Lightweight Network Overview – backbone network


The core of lightweight network is the lightweight transformation of the network from both volume and speed on the premise of maintaining the accuracy as much as possible. This paper briefly describes the lightweight network, mainly involving the following networks:

Squeezenet series

Squeezenet series is an early and classic lightweight network. Squeezenet uses fire module for parameter compression, and squeezenext adds separation convolution to improve it. Although the squeezenet series is not as widely used as mobienet, its architecture idea and experimental conclusions can be used for reference.


Squeezenet is one of the early researches that began to pay attention to lightweight networks. It uses fire module for parameter compression.

Lightweight Network Overview - backbone network

The core module of squeezenet is the fire module. The structure is shown in Figure 1. The input layer first compresses the dimension through the squeeze convolution layer ($1 \ times 1 $convolution), and then expands the dimension through the expand convolution layer ($1 \ times 1 $convolution and $3 \ times 3 $convolution). The fire module contains three parameters, which are $1 \ times $convolution kernels of the squeeze layer $s_ {1×1} $, expansion layer $1 \ times 1 $convolution kernels $e_ {1×1} $and $3 \ times 3 $convolution kernels of expand layer $e_ {3×3} $, general $s_ {1×1}<(e_{1×1}+e_{3×3})$


Squeezenext is an upgraded version of squeezenet, which directly compares the performance with mobilenet. Squeezenext uses standard convolution to analyze the actual reasoning speed. The optimization means focus on the optimization of the overall network structure.

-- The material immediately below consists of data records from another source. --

[src/hdl/cjl_exec.sv]
// Purpose: execution of short conditional jumps and pointer/frame loads
// Assumes: decoder, register file and memory port all on clk
// Notes:   results leave as one-cycle write strobes with data
//
// Function
// - overflow jump taken only when overflow set
// - parity jump, both names, taken when parity set
// - sign jump taken only when sign set
// - taken jump adds sign-extended displacement
// - sign,zero,aux,parity,carry into bits 7,6,4,2,0
// - bits 5,3,1 of that byte undefined
// - far pointer: offset to register, segment to data segment
// - far pointer source memory, any 16-bit destination
// - effective address written, no data read
// - teardown first copies frame base into stack
// - then pops frame base, stack up by two
// - no instruction here alters any flag
`include "cjl_defs.svh"

module cjl_exec (
  input  wire logic             clk,
  input  wire logic             rst,
  input  wire logic             issue_valid,
  input  wire cjl_pkg::cjl_op_t issue_op,
  input  wire logic [7:0]       short_displacement,
  input  wire logic [15:0]      instr_ptr,
  input  wire logic [15:0]      effective_address,
  input  wire logic [2:0]       dest_sel,
  input  wire logic [15:0]      frame_base_ptr,
  input  wire logic             overflow_flag,
  input  wire logic             parity_flag,
  input  wire logic             sign_flag,
  input  wire logic             zero_flag,
  input  wire logic             aux_carry_flag,
  input  wire logic             carry_flag,
  input  wire logic [15:0]      mem_rd_data,
  input  wire logic             mem_rd_ack,
  output logic                  busy_q,
  output logic                  done_q,
  output logic                  mem_rd_req_q,
  output logic [15:0]           mem_addr_q,
  output logic                  instr_ptr_we_q,
  output logic                  jump_taken_q,
  output logic [15:0]           instr_ptr_new_q,
  output logic                  gp_we_q,
  output logic [2:0]            gp_sel_q,
  output logic [15:0]           gp_data_q,
  output logic                  high_acc_we_q,
  output logic [7:0]            high_acc_byte_q,
  output logic                  data_segment_we_q,
  output logic [15:0]           data_segment_reg_q,
  output logic                  frame_base_we_q,
  output logic [15:0]           frame_base_new_q,
  output logic                  stack_ptr_we_q,
  output logic [15:0]           stack_ptr_new_q,
  output logic                  flags_we_q
);

  // ----------------------------------------
  // sub-units
  // ----------------------------------------
  cjl_xu_if xu ();
  logic        rd_start;
  logic [15:0] rd_addr;

  assign xu.op                 = issue_op;
  assign xu.overflow_flag      = overflow_flag;
  assign xu.parity_flag        = parity_flag;
  assign xu.sign_flag          = sign_flag;
  assign xu.instr_ptr          = instr_ptr;
  assign xu.short_displacement = short_displacement;
  assign xu.rd_start           = rd_start;
  assign xu.rd_addr            = rd_addr;

  cjl_branch u_branch (
    .xu (xu.br)
  );

  cjl_word_rd u_rd (
    .clk          (clk),
    .rst          (rst),
    .xu           (xu.rd),
    .mem_rd_req_q (mem_rd_req_q),
    .mem_addr_q   (mem_addr_q),
    .mem_rd_data  (mem_rd_data),
    .mem_rd_ack   (mem_rd_ack)
  );

  // ----------------------------------------
  // sequencer state
  // ----------------------------------------
  cjl_pkg::cjl_state_t state_d, state_q;
  logic [15:0]         addr_d, addr_q;
  logic [15:0]         lo_d, lo_q;
  logic [2:0]          dest_d, dest_q;
  logic                busy_d, done_d;
  logic                ip_we_d, taken_d;
  logic [15:0]         ip_new_d;
  logic                gp_we_d;
  logic [2:0]          gp_sel_d;
  logic [15:0]         gp_data_d;
  logic                ha_we_d;
  logic [7:0]          ha_d;
  logic                ds_we_d;
  logic [15:0]         ds_d;
  logic                fb_we_d;
  logic [15:0]         fb_d;
  logic                st_we_d;
  logic [15:0]         st_d;
  logic                accept;

  // new work is taken only while idle; a busy core ignores issue
  assign accept = issue_valid && (state_q == cjl_pkg::ST_IDLE);

  always_comb begin
    state_d   = state_q;
    addr_d    = addr_q;
    lo_d      = lo_q;
    dest_d    = dest_q;
    busy_d    = busy_q;
    done_d    = 1'b0;
    ip_we_d   = 1'b0;
    taken_d   = 1'b0;
    ip_new_d  = instr_ptr_new_q;
    gp_we_d   = 1'b0;
    gp_sel_d  = gp_sel_q;
    gp_data_d = gp_data_q;
    ha_we_d   = 1'b0;
    ha_d      = high_acc_byte_q;
    ds_we_d   = 1'b0;
    ds_d      = data_segment_reg_q;
    fb_we_d   = 1'b0;
    fb_d      = frame_base_new_q;
    st_we_d   = 1'b0;
    st_d      = stack_ptr_new_q;
    rd_start  = 1'b0;
    rd_addr   = addr_q;
    unique case (state_q)
      cjl_pkg::ST_IDLE: begin
        if (accept) begin
          unique case (issue_op)
            cjl_pkg::OP_JUMP_IF_OVERFLOW,
            cjl_pkg::OP_JUMP_IF_PARITY,
            cjl_pkg::OP_JUMP_IF_PARITY_EVEN,
            cjl_pkg::OP_JUMP_IF_SIGN: begin
              ip_we_d  = 1'b1;
              taken_d  = xu.taken;
              ip_new_d = xu.target;
              done_d   = 1'b1;
            end
            cjl_pkg::OP_FLAGS_TO_HIGH_ACC: begin
              // undefined positions are driven as a fixed fill
              ha_d                = `CJL_HA_FILL;
              ha_d[`CJL_HA_SIGN]  = sign_flag;
              ha_d[`CJL_HA_ZERO]  = zero_flag;
              ha_d[`CJL_HA_AUX]   = aux_carry_flag;
              ha_d[`CJL_HA_PAR]   = parity_flag;
              ha_d[`CJL_HA_CARRY] = carry_flag;
              ha_we_d             = 1'b1;
              done_d              = 1'b1;
            end
            cjl_pkg::OP_LOAD_EFF_ADDR: begin
              // the offset itself is the result; memory is not touched
              gp_we_d   = 1'b1;
              gp_sel_d  = dest_sel;
              gp_data_d = effective_address;
              done_d    = 1'b1;
            end
            cjl_pkg::OP_LOAD_FAR_PTR_DATA_SEG: begin
              // the operand is always a memory address, never a register
              addr_d   = effective_address;
              dest_d   = dest_sel;
              rd_start = 1'b1;
              rd_addr  = effective_address;
              busy_d   = 1'b1;
              state_d  = cjl_pkg::ST_PTR_LO;
            end
            cjl_pkg::OP_FRAME_TEARDOWN: begin
              st_we_d  = 1'b1;
              st_d     = frame_base_ptr;
              addr_d   = frame_base_ptr;
              rd_start = 1'b1;
              rd_addr  = frame_base_ptr;
              busy_d   = 1'b1;
              state_d  = cjl_pkg::ST_POP;
            end
          endcase
        end
      end
      cjl_pkg::ST_PTR_LO: begin
        if (xu.rd_valid) begin
          lo_d     = xu.rd_word;
          addr_d   = addr_q + `CJL_SEG_OFS;
          rd_start = 1'b1;
          rd_addr  = addr_q + `CJL_SEG_OFS;
          state_d  = cjl_pkg::ST_PTR_HI;
        end
      end
      cjl_pkg::ST_PTR_HI: begin
        if (xu.rd_valid) begin
          // both halves land together so no half-loaded pointer is seen
          gp_we_d   = 1'b1;
          gp_sel_d  = dest_q;
          gp_data_d = lo_q;
          ds_we_d   = 1'b1;
          ds_d      = xu.rd_word;
          done_d    = 1'b1;
          busy_d    = 1'b0;
          state_d   = cjl_pkg::ST_IDLE;
        end
      end
      cjl_pkg::ST_POP: begin
        if (xu.rd_valid) begin
          fb_we_d = 1'b1;
          fb_d    = xu.rd_word;
          st_we_d = 1'b1;
          st_d    = addr_q + `CJL_POP_INC;
          done_d  = 1'b1;
          busy_d  = 1'b0;
          state_d = cjl_pkg::ST_IDLE;
        end
      end
    endcase
  end

  always_ff @(posedge clk or posedge rst) begin
    if (rst) begin
      state_q            <= cjl_pkg::ST_IDLE;
      addr_q             <= `CJL_RST16;
      lo_q               <= `CJL_RST16;
      dest_q             <= `CJL_RST3;
      busy_q             <= 1'b0;
      done_q             <= 1'b0;
      instr_ptr_we_q     <= 1'b0;
      jump_taken_q       <= 1'b0;
      instr_ptr_new_q    <= `CJL_RST16;
      gp_we_q            <= 1'b0;
      gp_sel_q           <= `CJL_RST3;
      gp_data_q          <= `CJL_RST16;
      high_acc_we_q      <= 1'b0;
      high_acc_byte_q    <= `CJL_RST8;
      data_segment_we_q  <= 1'b0;
      data_segment_reg_q <= `CJL_RST16;
      frame_base_we_q    <= 1'b0;
      frame_base_new_q   <= `CJL_RST16;
      stack_ptr_we_q     <= 1'b0;
      stack_ptr_new_q    <= `CJL_RST16;
      flags_we_q         <= 1'b0;
    end else begin
      state_q            <= state_d;
      addr_q             <= addr_d;
      lo_q               <= lo_d;
      dest_q             <= dest_d;
      busy_q             <= busy_d;
      done_q             <= done_d;
      instr_ptr_we_q     <= ip_we_d;
      jump_taken_q       <= taken_d;
      instr_ptr_new_q    <= ip_new_d;
      gp_we_q            <= gp_we_d;
      gp_sel_q           <= gp_sel_d;
      gp_data_q          <= gp_data_d;
      high_acc_we_q      <= ha_we_d;
      high_acc_byte_q    <= ha_d;
      data_segment_we_q  <= ds_we_d;
      data_segment_reg_q <= ds_d;
      frame_base_we_q    <= fb_we_d;
      frame_base_new_q   <= fb_d;
      stack_ptr_we_q     <= st_we_d;
      stack_ptr_new_q    <= st_d;
      // the flag register is never written by this block
      flags_we_q         <= 1'b0;
    end
  end

  // ----------------------------------------
  // checks
  // ----------------------------------------
  logic [15:0] chk_taken_tgt, chk_next;
  logic        chk_jump;
  assign chk_next      = instr_ptr + `CJL_INSTR_LEN;
  assign chk_taken_tgt = chk_next + {{8{short_displacement[7]}}, short_displacement};
  assign chk_jump      = accept && (issue_op inside {cjl_pkg::OP_JUMP_IF_OVERFLOW,
                         cjl_pkg::OP_JUMP_IF_PARITY, cjl_pkg::OP_JUMP_IF_PARITY_EVEN,
                         cjl_pkg::OP_JUMP_IF_SIGN});

  a_jump_overflow: assert property (@(posedge clk) disable iff (rst)
    accept && issue_op == cjl_pkg::OP_JUMP_IF_OVERFLOW
      |=> instr_ptr_we_q && jump_taken_q == $past(overflow_flag))
    else $error("overflow jump decision wrong");
  a_jump_parity: assert property (@(posedge clk) disable iff (rst)
    accept && (issue_op == cjl_pkg::OP_JUMP_IF_PARITY
               || issue_op == cjl_pkg::OP_JUMP_IF_PARITY_EVEN)
      |=> instr_ptr_we_q && jump_taken_q == $past(parity_flag))
    else $error("parity jump decision wrong");
  a_jump_sign: assert property (@(posedge clk) disable iff (rst)
    accept && issue_op == cjl_pkg::OP_JUMP_IF_SIGN
      |=> instr_ptr_we_q && jump_taken_q == $past(sign_flag))
    else $error("sign jump decision wrong");
  a_taken_target: assert property (@(posedge clk) disable iff (rst)
    chk_jump && xu.taken |=> instr_ptr_new_q == $past(chk_taken_tgt))
    else $error("taken jump target wrong");
  a_fall_through: assert property (@(posedge clk) disable iff (rst)
    chk_jump && !xu.taken |=> !jump_taken_q && instr_ptr_new_q == $past(chk_next))
    else $error("untaken jump target wrong");
  a_high_acc_bits: assert property (@(posedge clk) disable iff (rst)
    accept && issue_op == cjl_pkg::OP_FLAGS_TO_HIGH_ACC |=> high_acc_we_q
      && high_acc_byte_q[7] == $past(sign_flag) && high_acc_byte_q[6] == $past(zero_flag)
      && high_acc_byte_q[4] == $past(aux_carry_flag)
      && high_acc_byte_q[2] == $past(parity_flag) && high_acc_byte_q[0] == $past(carry_flag))
    else $error("flag copy into high byte wrong");
  a_high_acc_fill: assert property (@(posedge clk) disable iff (rst)
    high_acc_we_q |-> !high_acc_byte_q[5] && !high_acc_byte_q[3] && !high_acc_byte_q[1])
    else $error("undefined high byte bits not zero filled");
  a_far_ptr_reads: assert property (@(posedge clk) disable iff (rst)
    accept && issue_op == cjl_pkg::OP_LOAD_FAR_PTR_DATA_SEG
      |=> mem_rd_req_q && mem_addr_q == $past(effective_address))
    else $error("far pointer read not at effective address");
  a_far_ptr_pair: assert property (@(posedge clk) disable iff (rst)
    data_segment_we_q |-> gp_we_q && gp_sel_q == dest_q && done_q)
    else $error("far pointer halves not written together");
  a_eff_addr_noread: assert property (@(posedge clk) disable iff (rst)
    accept && issue_op == cjl_pkg::OP_LOAD_EFF_ADDR
      |=> gp_we_q && gp_data_q == $past(effective_address) && !mem_rd_req_q)
    else $error("effective address load wrong");
  a_teardown_copy: assert property (@(posedge clk) disable iff (rst)
    accept && issue_op == cjl_pkg::OP_FRAME_TEARDOWN |=> stack_ptr_we_q
      && stack_ptr_new_q == $past(frame_base_ptr) && mem_addr_q == $past(frame_base_ptr))
    else $error("teardown stack copy wrong");
  a_teardown_pop: assert property (@(posedge clk) disable iff (rst)
    frame_base_we_q |-> stack_ptr_we_q && stack_ptr_new_q == addr_q + `CJL_POP_INC)
    else $error("teardown pop step wrong");
  a_flags_untouched: assert property (@(posedge clk) disable iff (rst)
    done_q |-> !flags_we_q)
    else $error("flag write seen");

endmodule
[src/mms_defs.svh]
// Purpose: Offsets, field positions, reset values and timing counts of the
//          module management status block.
// Assumes: 100 MHz block clock.
// Notes:   Definitions only.
`ifndef MMS_DEFS_SVH
`define MMS_DEFS_SVH
// ------------------------------------------------------------------
// Byte addresses of the management map
// ------------------------------------------------------------------
`define MMS_ADDR_STATUS 8'h02
`define MMS_ADDR_FLAG_LOS 8'h03
`define MMS_ADDR_FLAG_TXF 8'h04
`define MMS_ADDR_FLAG_MISC 8'h05
`define MMS_ADDR_RATESEL 8'h57
`define MMS_ADDR_PWRCTL 8'h5d
`define MMS_ADDR_MASK_LO 8'h64
`define MMS_ADDR_MASK_HI 8'h6a
`define MMS_MASK_BYTES 7
// ------------------------------------------------------------------
// Field positions and reset values
// ------------------------------------------------------------------
`define MMS_BIT_DNR 0
`define MMS_BIT_PDOWN 1
`define MMS_MASK_RST 8'h00
`define MMS_RATESEL_RST 8'h00
// ------------------------------------------------------------------
// Timing
// ------------------------------------------------------------------
`define MMS_CLK_MHZ 100
`define MMS_T_INIT_MS 2000
`define MMS_T_RESET_US 2
`define MMS_INIT_CYC (`MMS_T_INIT_MS * 1000 * `MMS_CLK_MHZ)
`define MMS_RESET_CYC (`MMS_T_RESET_US * `MMS_CLK_MHZ)
`endif

[src/mms_pkg.sv]
// Purpose: Types of the module management status block.
// Assumes: Nothing beyond the defs header.
// Notes:   Flags and conditions share one layout.
package mms_pkg;
  // Flag and condition layout: other flags, transmit fault, receive loss.
  typedef struct packed {
    logic [7:0] misc;
    logic [3:0] txf;
    logic [3:0] los;
  } mms_flags_t;
  // Sequencer states.
  typedef enum logic [1:0] {
    ST_HOLD = 2'b00,
    ST_INIT = 2'b01,
    ST_READY = 2'b10
  } mms_state_t;
endpackage

[src/mms_ctrl.sv]
// Purpose: Management control and status sequencing of a pluggable module.
// Assumes: Serial clock, data and sideband pins are asynchronous to mclk.
// Notes:   Host writes and clear-on-read take effect at the serial clock
//          fall that follows the stop condition.
//
// The strobed register port and the register addresses are this design's own decisions.
`timescale 1ns/10ps
`include "mms_defs.svh"

module mms_ctrl
  import mms_pkg::*;
#(
  parameter int unsigned INIT_CYCLES = `MMS_INIT_CYC
)(
  input wire logic mclk,
  input wire logic rst,
  input wire logic module_reset_n,
  input wire logic low_power_request_pin,
  input wire logic scl_pin,
  input wire logic sda_pin,
  input wire mms_flags_t cond_pin,
  input wire logic [7:0] reg_addr,
  input wire logic [7:0] reg_wdata,
  input wire logic reg_wr,
  input wire logic reg_rd,
  output logic [7:0] reg_rdata,
  output logic module_interrupt_n,
  output logic low_power_mode,
  output logic [7:0] rate_select,
  output logic serial_ready
);
  localparam int RESET_CYC = `MMS_RESET_CYC;

  // Mask byte decode, used by the read path only; the write path compares each byte address.
  function automatic logic is_mask(input logic [7:0] a);
    is_mask = (a >= `MMS_ADDR_MASK_LO) && (a <= `MMS_ADDR_MASK_HI);
  endfunction

  // ------------------------------------------------------------------
  // Pin synchronisers
  // ------------------------------------------------------------------
  logic [1:0] rstn_sync_r; // Reset pin, two stages.
  logic [1:0] lp_sync_r; // Low-power pin, two stages.
  logic [2:0] scl_sync_r; // Serial clock, two stages plus edge history.
  logic [2:0] sda_sync_r; // Serial data, two stages plus edge history.
  mms_flags_t cond_m_r; // Condition first stage, read only by the second.
  mms_flags_t cond_r; // Synchronised conditions.

  // Every pin passes two flops before anything looks at it.
  always_ff @(posedge mclk or posedge rst)
  begin
    if (rst)
    begin
      rstn_sync_r <= 2'h3;
      lp_sync_r <= 2'h0;
      scl_sync_r <= 3'h7;
      sda_sync_r <= 3'h7;
      cond_m_r <= '0;
      cond_r <= '0;
    end
    else
    begin
      rstn_sync_r <= {rstn_sync_r[0], module_reset_n};
      lp_sync_r <= {lp_sync_r[0], low_power_request_pin};
      scl_sync_r <= {scl_sync_r[1:0], scl_pin};
      sda_sync_r <= {sda_sync_r[1:0], sda_pin};
      cond_m_r <= cond_pin;
      cond_r <= cond_m_r;
    end
  end

  logic rstn_s; // Synchronised reset pin.
  logic lp_s; // Synchronised low-power request.
  logic scl_fall; // Serial clock falling edge seen.
  logic stop_det; // Data rises while clock stays high.
  assign rstn_s = rstn_sync_r[1];
  assign lp_s = lp_sync_r[1];
  assign scl_fall = scl_sync_r[2] & ~scl_sync_r[1];
  assign stop_det = scl_sync_r[1] & scl_sync_r[2] & sda_sync_r[1] & ~sda_sync_r[2];

  // ------------------------------------------------------------------
  // Commit point after each bus transaction
  // ------------------------------------------------------------------
  logic stop_seen_r; // A stop was seen and its following clock fall not yet.
  logic commit; // Pulse at the clock fall after a stop.
  assign commit = stop_seen_r & scl_fall;

  // The host may let the clock stand after a stop; we simply wait for it.
  always_ff @(posedge mclk or posedge rst)
  begin
    if (rst)
      stop_seen_r <= 1'b0;
    else if (stop_det)
      stop_seen_r <= 1'b1;
    else if (scl_fall)
      stop_seen_r <= 1'b0;
  end

  // ------------------------------------------------------------------
  // Reset recognition and initialisation sequencer
  // ------------------------------------------------------------------
  logic [7:0] low_cnt_r; // Cycles the reset pin has been low, saturating.
  logic [31:0] init_cnt_r; // Cycles spent initialising.
  mms_state_t state_r;
  logic reset_hit; // Reset pin low for longer than the minimum pulse.
  assign reset_hit = ~rstn_s && (low_cnt_r == 8'(RESET_CYC));

  // Short glitches on the reset pin are filtered by the low counter.
  always_ff @(posedge mclk or posedge rst)
  begin
    if (rst)
      low_cnt_r <= 8'h00;
    else if (rstn_s)
      low_cnt_r <= 8'h00;
    else if (low_cnt_r != 8'(RESET_CYC))
      low_cnt_r <= low_cnt_r + 8'h01;
  end

  // Power-on enters initialisation; a recognised reset holds until the
  // pin rises, then initialisation runs again.
  always_ff @(posedge mclk or posedge rst)
  begin
    if (rst)
    begin
      state_r <= ST_INIT;
      init_cnt_r <= 32'h0;
    end
    else if (reset_hit)
    begin
      state_r <= ST_HOLD;
      init_cnt_r <= 32'h0;
    end
    else
    begin
      unique case (state_r)
        ST_HOLD:
        begin
          if (rstn_s)
            state_r <= ST_INIT;
        end
        ST_INIT:
        begin
          // Done after the full INIT_CYCLES count; the counter stops one below the bound.
          if (init_cnt_r >= INIT_CYCLES - 1)
            state_r <= ST_READY;
          else
            init_cnt_r <= init_cnt_r + 32'h1;
        end
        ST_READY:
        begin
          init_cnt_r <= 32'h0;
        end
        default:
        begin
          state_r <= ST_INIT;
        end
      endcase
    end
  end

  logic ready; // Fully functional and serving the bus.
  assign ready = (state_r == ST_READY);
  assign serial_ready = ready;

  // ------------------------------------------------------------------
  // Host-writable registers: shadow copies and live copies
  // ------------------------------------------------------------------
  logic [7:0] mask_sh_r [`MMS_MASK_BYTES]; // Written by the host.
  logic [7:0] mask_r [`MMS_MASK_BYTES]; // In force.
  logic pd_sh_r; // Power-down bit as written.
  logic pd_r; // Power-down bit in force.
  logic [7:0] rs_sh_r; // Rate select as written.
  logic wr_ok; // Accepted write.
  assign wr_ok = reg_wr & ready;

  // Shadows let a multi-byte write land together at its commit point.
  genvar gi;
  generate
    for (gi = 0; gi < `MMS_MASK_BYTES; gi++)
    begin : g_mask
      always_ff @(posedge mclk or posedge rst)
      begin
        if (rst)
        begin
          mask_sh_r[gi] <= `MMS_MASK_RST;
          mask_r[gi] <= `MMS_MASK_RST;
        end
        else
        begin
          if (wr_ok && reg_addr == `MMS_ADDR_MASK_LO + 8'(gi))
            mask_sh_r[gi] <= reg_wdata;
          if (commit)
            mask_r[gi] <= mask_sh_r[gi];
        end
      end
    end
  endgenerate

  // Power-down and rate select follow the same shadow scheme.
  always_ff @(posedge mclk or posedge rst)
  begin
    if (rst)
    begin
      pd_sh_r <= 1'b0;
      pd_r <= 1'b0;
      rs_sh_r <= `MMS_RATESEL_RST;
      rate_select <= `MMS_RATESEL_RST;
    end
    else
    begin
      if (wr_ok && reg_addr == `MMS_ADDR_PWRCTL)
        pd_sh_r <= reg_wdata[`MMS_BIT_PDOWN];
      if (wr_ok && reg_addr == `MMS_ADDR_RATESEL)
        rs_sh_r <= reg_wdata;
      if (commit)
      begin
        pd_r <= pd_sh_r;
        rate_select <= rs_sh_r;
      end
    end
  end

  // Low power follows the pin three cycles after it changes, and the bit in force one cycle after it changes.
  always_ff @(posedge mclk or posedge rst)
  begin
    if (rst)
      low_power_mode <= 1'b0;
    else
      low_power_mode <= lp_s | pd_r;
  end

  // ------------------------------------------------------------------
  // Flags, clear-on-read and interrupt
  // ------------------------------------------------------------------
  mms_flags_t flags_r; // Latched flags.
  mms_flags_t clr_pend_r; // Flags read and waiting for the commit point.
  logic ready_evt_r; // Initialisation-complete event, latched.
  logic ready_clr_r; // Status byte read, waiting for commit.
  logic ready_q_r; // Delayed ready, for the rising edge.
  mms_flags_t rd_snap; // Flags returned by the current read.
  logic rd_ok; // Accepted read.
  assign rd_ok = reg_rd & ready;

  // Only the bits that were actually returned get cleared later.
  always_comb
  begin
    rd_snap = '0;
    if (rd_ok)
    begin
      if (reg_addr == `MMS_ADDR_FLAG_LOS)
        rd_snap.los = flags_r.los;
      if (reg_addr == `MMS_ADDR_FLAG_TXF)
        rd_snap.txf = flags_r.txf;
      if (reg_addr == `MMS_ADDR_FLAG_MISC)
        rd_snap.misc = flags_r.misc;
    end
  end

  // A condition present in the commit cycle keeps its flag: set wins.
  always_ff @(posedge mclk or posedge rst)
  begin
    if (rst)
    begin
      flags_r <= '0;
      clr_pend_r <= '0;
    end
    else
    begin
      flags_r <= (commit ? (flags_r & ~clr_pend_r) : flags_r) | cond_r;
      clr_pend_r <= (commit ? mms_flags_t'('0) : clr_pend_r) | rd_snap;
    end
  end

  // Finishing initialisation raises its own event, cleared by a status read.
  always_ff @(posedge mclk or posedge rst)
  begin
    if (rst)
    begin
      ready_q_r <= 1'b0;
      ready_evt_r <= 1'b0;
      ready_clr_r <= 1'b0;
    end
    else
    begin
      ready_q_r <= ready;
      if (ready && !ready_q_r)
        ready_evt_r <= 1'b1;
      else if (commit && ready_clr_r)
        ready_evt_r <= 1'b0;
      if (commit)
        ready_clr_r <= rd_ok && reg_addr == `MMS_ADDR_STATUS;
      else if (rd_ok && reg_addr == `MMS_ADDR_STATUS)
        ready_clr_r <= 1'b1;
    end
  end

  mms_flags_t eff_mask; // Mask bits in flag layout.
  logic irq_pend; // Some unmasked cause is present.
  assign eff_mask = {mask_r[2], mask_r[1][3:0], mask_r[0][3:0]};
  assign irq_pend = (|(flags_r & ~eff_mask)) | ready_evt_r;

  // The output is a flop so the pin never glitches while flags settle.
  always_ff @(posedge mclk or posedge rst)
  begin
    if (rst)
      module_interrupt_n <= 1'b1;
    else
      module_interrupt_n <= ~irq_pend;
  end

  // ------------------------------------------------------------------
  // Read port
  // ------------------------------------------------------------------
  // Before the bus is ready reads answer zero, as if nothing were there.
  always_ff @(posedge mclk or posedge rst)
  begin
    if (rst)
      reg_rdata <= 8'h00;
    else if (!rd_ok)
      reg_rdata <= 8'h00;
    else if (is_mask(reg_addr))
      reg_rdata <= mask_sh_r[3'(reg_addr - `MMS_ADDR_MASK_LO)];
    else
    begin
      unique case (reg_addr)
        `MMS_ADDR_STATUS: reg_rdata <= 8'h00;
        `MMS_ADDR_FLAG_LOS: reg_rdata <= {4'h0, flags_r.los};
        `MMS_ADDR_FLAG_TXF: reg_rdata <= {4'h0, flags_r.txf};
        `MMS_ADDR_FLAG_MISC: reg_rdata <= flags_r.misc;
        `MMS_ADDR_RATESEL: reg_rdata <= rs_sh_r;
        `MMS_ADDR_PWRCTL: reg_rdata <= {6'h00, pd_sh_r, 1'b0};
        default: reg_rdata <= 8'h00;
      endcase
    end
  end

  // ------------------------------------------------------------------
  // Checks
  // ------------------------------------------------------------------
  init_bound_a: assert property (@(posedge mclk) disable iff (rst)
    state_r == ST_INIT |-> init_cnt_r < INIT_CYCLES)
    else $error("init ran past its bound");
  reset_recog_a: assert property (@(posedge mclk) disable iff (rst)
    reset_hit |=> state_r == ST_HOLD && !serial_ready)
    else $error("long reset pulse not recognised");
  bus_closed_a: assert property (@(posedge mclk) disable iff (rst)
    reg_rd && !serial_ready |=> reg_rdata == 8'h00)
    else $error("read answered before ready");
  ready_irq_a: assert property (@(posedge mclk) disable iff (rst)
    $rose(ready) |=> ##1 !module_interrupt_n)
    else $error("no interrupt at end of init");
  lp_enter_a: assert property (@(posedge mclk) disable iff (rst)
    lp_s |=> low_power_mode)
    else $error("low power not entered");
  lp_exit_a: assert property (@(posedge mclk) disable iff (rst)
    !lp_s && !pd_r |=> !low_power_mode)
    else $error("low power not left");
  irq_set_a: assert property (@(posedge mclk) disable iff (rst)
    (|(cond_r & ~eff_mask)) && !commit |=> ##1 !module_interrupt_n)
    else $error("interrupt not asserted");
  irq_rel_a: assert property (@(posedge mclk) disable iff (rst)
    commit && ((flags_r & ~clr_pend_r) == '0) && (cond_r == '0) &&
    (!ready_evt_r || ready_clr_r) && !(ready && !ready_q_r) |=> ##1 module_interrupt_n)
    else $error("interrupt not released");
  los_flag_a: assert property (@(posedge mclk) disable iff (rst)
    |cond_r.los |=> (flags_r.los & $past(cond_r.los)) == $past(cond_r.los))
    else $error("loss flag not set");
  txf_flag_a: assert property (@(posedge mclk) disable iff (rst)
    |cond_r.txf |=> (flags_r.txf & $past(cond_r.txf)) == $past(cond_r.txf))
    else $error("fault flag not set");
  mask_load_a: assert property (@(posedge mclk) disable iff (rst)
    commit |=> mask_r[0] == $past(mask_sh_r[0]) && pd_r == $past(pd_sh_r))
    else $error("write not applied at commit");
  flag_hold_a: assert property (@(posedge mclk) disable iff (rst)
    !commit |=> (flags_r & $past(flags_r)) == $past(flags_r))
    else $error("flag dropped without a read");
endmodule // mms_ctrl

Lightweight Network Overview - backbone network

The design of squeezenext follows the residual structure. Instead of using the popular deep separation convolution at that time, it directly uses the separation convolution. The design is mainly based on the following strategies:

  • Low Rank Filters
      the core idea of low rank decomposition is to decompose a large matrix into multiple small matrices. Here, CP decomposition is used to decompose the convolution of $K \ times K $into separate convolutions of $K \ times 1 $and $1 \ times K $. The parameter quantity can be reduced from $k ^ 2 $to $2K $.
  • Bottleneck Module
      the number of parameters is related to the input and output dimensions. Although deep separation convolution can be used to reduce the amount of calculation, the calculation of deep separation convolution in the terminal system is not efficient. Therefore, the squeeze layer of squeezenet is used to compress the input dimension. Two consecutive squeeze layers are used at the beginning of each block, and each layer is reduced by 1 / 2 dimension.
  • Fully Connected Layers
      in alexnet, the parameters of the full connection layer account for 96% of the total model. Squeezenext uses the bottleneck layer to reduce the input dimension of the full connection layer, so as to reduce the amount of network parameters.

Shufflenet series

Shufflenet series is a very important series in lightweight networks. Shufflenetv1 puts forward channel shuffle operation, so that the network can use packet convolution to accelerate, while shufflenetv2 pushes down most of the design of V1, puts forward channel split operation from reality, accelerates the network and reuses features at the same time, and achieves good results.

ShuffleNet V1

The core of shufflenet is to use the channel shuffle operation to make up for the information exchange between packets, so that the network can make full use of pointwise packet convolution, which can not only reduce the main network calculation, but also increase the dimension of convolution.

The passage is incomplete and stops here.